Create a connector configuration file and save it as register-sqlserver.json:

{
    "name": "inventory-connector",
    "config": {
        "connector.class": "io.debezium.connector.sqlserver.SqlServerConnector",
        "tasks.max": "1",
        "topic.prefix": "server1",
        "database.hostname": "sqlserver",
        "database.port": "1433",
        "database.user": "sa",
        "database.password": "Password!",
        "database.names": "testDB",
        "schema.history.internal.kafka.bootstrap.servers": "<broker>:9092",
        "schema.history.internal.kafka.topic": "schema-changes.inventory",
        "key.converter": "io.confluent.connect.avro.AvroConverter",
        "value.converter": "io.confluent.connect.avro.AvroConverter",
        "key.converter.schema.registry.url": "http://<schema-registry>:8081",
        "value.converter.schema.registry.url": "http://<schema-registry>:8081",
        "database.encrypt": "false"
    }
}

You can read more about each configuration property in the Debezium documentation. By default, the connector writes events for each table to a Kafka topic named serverName.databaseName.tableName.
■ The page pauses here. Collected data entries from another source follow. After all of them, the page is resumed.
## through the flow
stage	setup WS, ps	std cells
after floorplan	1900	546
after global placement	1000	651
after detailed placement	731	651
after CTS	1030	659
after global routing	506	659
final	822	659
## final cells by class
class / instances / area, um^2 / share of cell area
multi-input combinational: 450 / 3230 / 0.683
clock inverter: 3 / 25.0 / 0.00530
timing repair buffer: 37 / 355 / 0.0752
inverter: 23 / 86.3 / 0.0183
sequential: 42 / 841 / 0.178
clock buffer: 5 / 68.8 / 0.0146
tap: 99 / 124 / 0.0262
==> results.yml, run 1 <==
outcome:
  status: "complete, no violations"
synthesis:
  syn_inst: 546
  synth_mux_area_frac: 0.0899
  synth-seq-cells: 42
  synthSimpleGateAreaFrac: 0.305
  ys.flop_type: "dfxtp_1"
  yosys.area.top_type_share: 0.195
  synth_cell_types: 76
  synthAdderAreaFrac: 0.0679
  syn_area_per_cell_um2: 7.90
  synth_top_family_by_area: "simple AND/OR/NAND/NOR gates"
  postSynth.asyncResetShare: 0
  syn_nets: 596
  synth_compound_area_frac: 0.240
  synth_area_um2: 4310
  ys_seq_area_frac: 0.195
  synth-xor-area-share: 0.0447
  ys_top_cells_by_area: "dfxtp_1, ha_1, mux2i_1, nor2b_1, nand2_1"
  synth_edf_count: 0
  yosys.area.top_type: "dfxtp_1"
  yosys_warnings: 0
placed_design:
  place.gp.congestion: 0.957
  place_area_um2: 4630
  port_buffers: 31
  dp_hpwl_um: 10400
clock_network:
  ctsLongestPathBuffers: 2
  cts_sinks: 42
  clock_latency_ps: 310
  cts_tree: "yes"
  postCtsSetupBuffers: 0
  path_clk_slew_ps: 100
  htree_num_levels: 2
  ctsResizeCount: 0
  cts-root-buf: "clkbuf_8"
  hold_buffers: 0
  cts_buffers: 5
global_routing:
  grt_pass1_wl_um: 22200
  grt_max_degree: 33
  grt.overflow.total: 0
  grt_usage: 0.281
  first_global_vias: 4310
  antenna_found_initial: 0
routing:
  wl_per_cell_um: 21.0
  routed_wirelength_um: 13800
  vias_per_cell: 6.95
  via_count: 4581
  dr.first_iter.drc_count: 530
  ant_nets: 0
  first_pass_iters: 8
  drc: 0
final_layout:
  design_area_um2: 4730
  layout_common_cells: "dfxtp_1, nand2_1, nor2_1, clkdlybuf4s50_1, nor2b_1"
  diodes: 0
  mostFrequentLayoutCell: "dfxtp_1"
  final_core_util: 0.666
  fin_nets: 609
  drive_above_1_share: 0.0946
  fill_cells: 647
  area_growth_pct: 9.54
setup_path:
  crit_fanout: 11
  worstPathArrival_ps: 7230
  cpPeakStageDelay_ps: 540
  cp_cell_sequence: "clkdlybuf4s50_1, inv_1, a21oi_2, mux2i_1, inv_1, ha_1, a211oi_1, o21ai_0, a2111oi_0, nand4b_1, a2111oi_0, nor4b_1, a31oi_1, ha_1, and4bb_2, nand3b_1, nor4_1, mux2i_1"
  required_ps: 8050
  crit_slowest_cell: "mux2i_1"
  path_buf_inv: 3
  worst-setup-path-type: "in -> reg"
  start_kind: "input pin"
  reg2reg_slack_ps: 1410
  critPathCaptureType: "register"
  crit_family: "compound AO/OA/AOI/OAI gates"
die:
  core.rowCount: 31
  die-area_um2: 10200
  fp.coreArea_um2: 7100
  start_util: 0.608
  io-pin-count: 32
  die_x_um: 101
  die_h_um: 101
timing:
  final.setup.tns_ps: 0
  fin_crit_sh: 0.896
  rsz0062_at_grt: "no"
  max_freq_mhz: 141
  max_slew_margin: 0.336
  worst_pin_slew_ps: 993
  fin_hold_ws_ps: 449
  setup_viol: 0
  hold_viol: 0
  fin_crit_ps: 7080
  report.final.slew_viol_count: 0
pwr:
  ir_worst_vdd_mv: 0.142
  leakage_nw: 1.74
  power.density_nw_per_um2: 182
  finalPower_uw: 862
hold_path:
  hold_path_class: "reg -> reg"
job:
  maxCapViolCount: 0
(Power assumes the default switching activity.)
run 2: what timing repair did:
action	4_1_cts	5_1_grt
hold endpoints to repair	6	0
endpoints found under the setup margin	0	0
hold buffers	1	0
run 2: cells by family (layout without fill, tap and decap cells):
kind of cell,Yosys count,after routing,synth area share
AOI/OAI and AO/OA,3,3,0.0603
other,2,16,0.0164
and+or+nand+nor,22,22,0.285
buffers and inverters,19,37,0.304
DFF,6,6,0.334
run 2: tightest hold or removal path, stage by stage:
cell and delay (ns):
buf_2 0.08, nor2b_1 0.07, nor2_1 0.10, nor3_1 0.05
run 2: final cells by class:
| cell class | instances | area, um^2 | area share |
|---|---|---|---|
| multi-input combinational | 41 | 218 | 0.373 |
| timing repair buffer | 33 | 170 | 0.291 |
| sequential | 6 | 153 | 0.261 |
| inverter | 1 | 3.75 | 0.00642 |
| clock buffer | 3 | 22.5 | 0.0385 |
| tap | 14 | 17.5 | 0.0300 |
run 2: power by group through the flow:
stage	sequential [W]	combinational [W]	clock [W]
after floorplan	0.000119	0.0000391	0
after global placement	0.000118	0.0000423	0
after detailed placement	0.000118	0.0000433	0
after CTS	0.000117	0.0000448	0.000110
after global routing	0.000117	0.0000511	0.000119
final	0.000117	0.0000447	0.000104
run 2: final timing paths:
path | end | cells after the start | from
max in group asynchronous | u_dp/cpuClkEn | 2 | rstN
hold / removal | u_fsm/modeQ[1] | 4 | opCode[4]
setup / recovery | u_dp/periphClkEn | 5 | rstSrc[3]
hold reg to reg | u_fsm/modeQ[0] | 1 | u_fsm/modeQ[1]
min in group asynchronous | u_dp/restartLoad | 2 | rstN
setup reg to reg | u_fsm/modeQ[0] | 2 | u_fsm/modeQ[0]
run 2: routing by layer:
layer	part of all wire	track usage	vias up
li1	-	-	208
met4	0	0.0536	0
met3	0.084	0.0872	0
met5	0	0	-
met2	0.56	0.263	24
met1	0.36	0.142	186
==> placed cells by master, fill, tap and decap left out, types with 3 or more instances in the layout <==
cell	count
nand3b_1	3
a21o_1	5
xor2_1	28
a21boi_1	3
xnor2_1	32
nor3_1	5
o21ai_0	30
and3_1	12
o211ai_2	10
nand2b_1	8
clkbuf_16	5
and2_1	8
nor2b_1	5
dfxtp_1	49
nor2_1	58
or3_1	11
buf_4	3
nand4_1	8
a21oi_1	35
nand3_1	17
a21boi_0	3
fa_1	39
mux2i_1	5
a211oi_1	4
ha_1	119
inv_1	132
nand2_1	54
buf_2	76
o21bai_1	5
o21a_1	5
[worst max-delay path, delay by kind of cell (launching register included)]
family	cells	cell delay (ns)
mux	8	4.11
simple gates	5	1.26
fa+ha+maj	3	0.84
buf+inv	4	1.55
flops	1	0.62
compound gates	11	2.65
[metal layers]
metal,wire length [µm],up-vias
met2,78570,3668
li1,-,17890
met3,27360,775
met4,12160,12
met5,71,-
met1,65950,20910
<file path="config.mk">
export PLATFORM = sky130hd
export DESIGN_NAME = flash_wait_ctrl
export DESIGN_NICKNAME = d
export VERILOG_FILES = /design/src/rtl/fwc_pkg.sv /design/src/rtl/fwc_ctrl_regs.sv /design/src/rtl/fwc_wait_calc.sv /design/src/rtl/fwc_stall_seq.sv /design/src/rtl/flash_wait_ctrl.sv
export SDC_FILE = /design/constraint.sdc
export NUM_CORES = 1
export LEC_CHECK = 0
export ABC_AREA = 1
export ABC_CLOCK_PERIOD_IN_PS = 1300
export CAP_MARGIN = 30
export CORE_MARGIN = 3
export CORE_UTILIZATION = 42
export CTS_CLUSTER_SIZE = 16
export DETAILED_ROUTE_END_ITERATION = 8
export GPL_TIMING_DRIVEN = 0
export PLACE_DENSITY_LB_ADDON = 0.2
export SLEW_MARGIN = 20
export SYNTH_ARGS = -nofsm -noshare
export SYNTH_HDL_FRONTEND = slang
export SYNTH_HIERARCHICAL = 1
export SYNTH_SLANG_ARGS = --single-unit
export TNS_END_PERCENT = 10
</file>
<file path="constraint.sdc">
create_clock -name clk -period 1.3 [get_ports clk]
set_input_delay 0.195 -clock clk [delete_from_list [all_inputs] [get_ports clk]]
set_output_delay 0.195 -clock clk [all_outputs]
set_load 0.005 [all_outputs]
</file>
<file path="config.mk">
export PLATFORM = sky130hd
export DESIGN_NAME = em_error_manager
export DESIGN_NICKNAME = d
export VERILOG_FILES = /design/src/rtl/em_pkg.sv /design/src/rtl/em_mask_reg.sv /design/src/rtl/em_class_enc.sv /design/src/rtl/em_report_arb.sv /design/src/rtl/em_error_manager.sv
export SDC_FILE = /design/constraint.sdc
export NUM_CORES = 1
export LEC_CHECK = 0
export ABC_CLOCK_PERIOD_IN_PS = 5000
export BUFFER_PORTS_ARGS = -buffer_cell sky130_fd_sc_hd__buf_2
export CAP_MARGIN = 20
export CORE_AREA = 3 3 372 374
export CTS_CLUSTER_DIAMETER = 40
export DETAILED_ROUTE_END_ITERATION = 8
export DIE_AREA = 0 0 375 377
export MAX_ROUTING_LAYER = met4
export PLACE_DENSITY_LB_ADDON = 0.2
export SYNTH_ARGS = -nofsm -noshare
export SYNTH_HDL_FRONTEND = slang
export SYNTH_HIERARCHICAL = 1
export SYNTH_SLANG_ARGS = --single-unit
export TNS_END_PERCENT = 5
</file>
<file path="constraint.sdc">
create_clock -name clk -period 5 [get_ports clk]
set_input_delay 0.25 -clock clk [delete_from_list [all_inputs] [get_ports clk]]
set_output_delay 0.25 -clock clk [all_outputs]
set_load 0.02 [all_outputs]
</file>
Start the Debezium SQL Server connector using the configuration file:

export CURRENT_HOST='<your-host>'
curl -i -X POST -H "Accept:application/json" -H "Content-Type:application/json" \
http://$CURRENT_HOST:8083/connectors/ -d @register-sqlserver.json

Check that the connector is running:

curl http://$CURRENT_HOST:8083/connectors/inventory-connector/status

Now, Debezium will capture changes from the SQL Server database and publish them to Kafka.

Create a source

Debezium emits change events using an envelope that contains detailed information about upstream database operations, like the before and after values for each record. To create a source that interprets the Debezium envelope in Materialize:

CREATE SOURCE kafka_repl
    FROM KAFKA CONNECTION kafka_connection (TOPIC 'server1.testDB.tableName')
    FORMAT AVRO USING CONFLUENT SCHEMA REGISTRY CONNECTION csr_connection
    ENVELOPE DEBEZIUM;

By default, the source will be created in the active cluster; to use a different cluster, use the IN CLUSTER clause.

Transaction support

Debezium provides transaction metadata that can be used to preserve transactional boundaries downstream. Work is in progress to utilize this topic to support transaction-aware processing in Materialize #7537!

Create a materialized view

Any materialized view defined on top of this source will be incrementally updated as new change events stream in through Kafka, resulting from INSERT, UPDATE, and DELETE operations in the original SQL Server database.

CREATE MATERIALIZED VIEW cnt_table AS
    SELECT field1,
           COUNT(*) AS cnt
    FROM kafka_repl
    GROUP BY field1;

Known limitations

The official Microsoft documentation for SQL Server CDC lists a number of known limitations that we recommend carefully reading through. In addition to those listed, please also consider:

Debezium delivery guarantees

Due to an upstream bug in Debezium affecting snapshot isolation (DBZ-3915), it is possible that rows inserted close to the initial snapshot time are reflected twice in the downstream Kafka topic. This will lead to a rows didn't match error in Materialize.

To work around this limitation, we recommend halting any updates to the tables marked for replication until the Debezium connector is fully configured and the initial snapshot for all tables has been completed.

Supported types

DATETIMEOFFSET columns are replicated as text (#8017), and DATETIME2 columns are replicated as bigint (#8041) in Materialize.